File: src/rtl/mem_ctrl.sv
// Byte read/write responder: turns one mem_ctrl_op request into a 40-bit
// SPI mode-0 frame to flash (PC) or RAM (MAR) and pulses mem_op_done.
module mem_ctrl #(
  parameter int DATA_BUS_WIDTH = 8,
  parameter int ADDR_WIDTH     = 16
) (
  input  logic       clock,
  input  logic       reset,
  mem_ctrl_if.slave  bus,
  output logic       spi_sck,
  output logic       spi_mosi,
  input  logic       spi_miso,
  output logic       flash_cs_n,
  output logic       ram_cs_n
);

  typedef enum logic [1:0] {
    MEM_NOP   = 2'd0,
    MEM_READ  = 2'd1,
    MEM_WRITE = 2'd2
  } mem_ctrl_op_e;

  typedef enum logic {
    ADDR_PC  = 1'b0,
    ADDR_MAR = 1'b1
  } addr_sel_e;

  typedef enum logic [1:0] {
    ST_IDLE  = 2'd0,
    ST_SHIFT = 2'd1,
    ST_DONE  = 2'd2,
    ST_REARM = 2'd3
  } state_e;

  state_e                    r_state, w_state;
  logic                      r_req_valid, w_req_valid;
  logic                      r_op_write, w_op_write;
  logic                      r_sel_ram, w_sel_ram;
  logic [39:0]               r_frame, w_frame;
  logic [5:0]                r_bit_cnt, w_bit_cnt;
  logic [7:0]                r_rx, w_rx;
  logic                      r_sck, w_sck;
  logic                      r_mosi, w_mosi;
  logic                      r_flash_cs_n, w_flash_cs_n;
  logic                      r_ram_cs_n, w_ram_cs_n;
  logic                      r_done, w_done;
  logic [DATA_BUS_WIDTH-1:0] r_data_out, w_data_out;

  logic                      w_op_read, w_op_wr;
  logic [23:0]               w_addr24;
  logic [7:0]                w_rx_next;

  assign w_op_read = (bus.mem_ctrl_op == MEM_READ);
  assign w_op_wr   = (bus.mem_ctrl_op == MEM_WRITE);
  assign w_addr24  = {{(24-ADDR_WIDTH){1'b0}}, bus.addr};
  assign w_rx_next = {r_rx[6:0], spi_miso};

  // Acceptance only latches the request; the frame launches on the following
  // edge, which gives chip select and the first MOSI bit their one-cycle lag.
  always_comb begin
    w_state      = r_state;
    w_req_valid  = r_req_valid;
    w_op_write   = r_op_write;
    w_sel_ram    = r_sel_ram;
    w_frame      = r_frame;
    w_bit_cnt    = r_bit_cnt;
    w_rx         = r_rx;
    w_sck        = r_sck;
    w_mosi       = r_mosi;
    w_flash_cs_n = r_flash_cs_n;
    w_ram_cs_n   = r_ram_cs_n;
    w_done       = 1'b0;
    w_data_out   = r_data_out;
    case (r_state)
      ST_IDLE: begin
        if (!r_req_valid) begin
          if (w_op_read || w_op_wr) begin
            w_req_valid = 1'b1;
            w_op_write  = w_op_wr;
            w_sel_ram   = (bus.addr_sel == ADDR_MAR);
            w_frame     = {(w_op_wr ? 8'h02 : 8'h03), w_addr24,
                           (w_op_wr ? bus.bus_data_in : 8'h00)};
          end
        end else begin
          w_req_valid = 1'b0;
          if (r_op_write && !r_sel_ram) begin
            w_state = ST_DONE;
            w_done  = 1'b1;
          end else begin
            w_state      = ST_SHIFT;
            w_flash_cs_n = r_sel_ram;
            w_ram_cs_n   = !r_sel_ram;
            w_sck        = 1'b0;
            w_mosi       = r_frame[39];
            w_bit_cnt    = 6'd39;
          end
        end
      end
      ST_SHIFT: begin
        if (!r_sck) begin
          w_sck = 1'b1;
        end else begin
          w_sck = 1'b0;
          w_rx  = w_rx_next;
          if (r_bit_cnt == 6'd0) begin
            w_state      = ST_DONE;
            w_done       = 1'b1;
            w_flash_cs_n = 1'b1;
            w_ram_cs_n   = 1'b1;
            w_mosi       = 1'b0;
            if (!r_op_write) w_data_out = w_rx_next;
          end else begin
            w_frame   = {r_frame[38:0], 1'b0};
            w_mosi    = r_frame[38];
            w_bit_cnt = r_bit_cnt - 6'd1;
          end
        end
      end
      ST_DONE: begin
        w_state = ST_REARM;
      end
      ST_REARM: begin
        if (!w_op_read && !w_op_wr) w_state = ST_IDLE;
      end
      default: w_state = ST_IDLE;
    endcase
  end

  always_ff @(posedge clock) begin
    if (!reset) begin
      r_state      <= ST_IDLE;
      r_req_valid  <= 1'b0;
      r_op_write   <= 1'b0;
      r_sel_ram    <= 1'b0;
      r_frame      <= '0;
      r_bit_cnt    <= '0;
      r_rx         <= '0;
      r_sck        <= 1'b0;
      r_mosi       <= 1'b0;
      r_flash_cs_n <= 1'b1;
      r_ram_cs_n   <= 1'b1;
      r_done       <= 1'b0;
      r_data_out   <= '0;
    end else begin
      r_state      <= w_state;
      r_req_valid  <= w_req_valid;
      r_op_write   <= w_op_write;
      r_sel_ram    <= w_sel_ram;
      r_frame      <= w_frame;
      r_bit_cnt    <= w_bit_cnt;
      r_rx         <= w_rx;
      r_sck        <= w_sck;
      r_mosi       <= w_mosi;
      r_flash_cs_n <= w_flash_cs_n;
      r_ram_cs_n   <= w_ram_cs_n;
      r_done       <= w_done;
      r_data_out   <= w_data_out;
    end
  end

  assign bus.bus_data_out = r_data_out;
  assign bus.mem_op_done  = r_done;
  assign spi_sck          = r_sck;
  assign spi_mosi         = r_mosi;
  assign flash_cs_n       = r_flash_cs_n;
  assign ram_cs_n         = r_ram_cs_n;

endmodule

Problem to solve:
Starting at the line that has "assign w_op_read = (bus.mem_ctrl_op" in the records above, restate word for word every line until the one that has "(w_op_wr ? bus.bus_data_in", and include that one as well.

Expected answer:
  assign w_op_read = (bus.mem_ctrl_op == MEM_READ);
  assign w_op_wr   = (bus.mem_ctrl_op == MEM_WRITE);
  assign w_addr24  = {{(24-ADDR_WIDTH){1'b0}}, bus.addr};
  assign w_rx_next = {r_rx[6:0], spi_miso};

  // Acceptance only latches the request; the frame launches on the following
  // edge, which gives chip select and the first MOSI bit their one-cycle lag.
  always_comb begin
    w_state      = r_state;
    w_req_valid  = r_req_valid;
    w_op_write   = r_op_write;
    w_sel_ram    = r_sel_ram;
    w_frame      = r_frame;
    w_bit_cnt    = r_bit_cnt;
    w_rx         = r_rx;
    w_sck        = r_sck;
    w_mosi       = r_mosi;
    w_flash_cs_n = r_flash_cs_n;
    w_ram_cs_n   = r_ram_cs_n;
    w_done       = 1'b0;
    w_data_out   = r_data_out;
    case (r_state)
      ST_IDLE: begin
        if (!r_req_valid) begin
          if (w_op_read || w_op_wr) begin
            w_req_valid = 1'b1;
            w_op_write  = w_op_wr;
            w_sel_ram   = (bus.addr_sel == ADDR_MAR);
            w_frame     = {(w_op_wr ? 8'h02 : 8'h03), w_addr24,
                           (w_op_wr ? bus.bus_data_in : 8'h00)};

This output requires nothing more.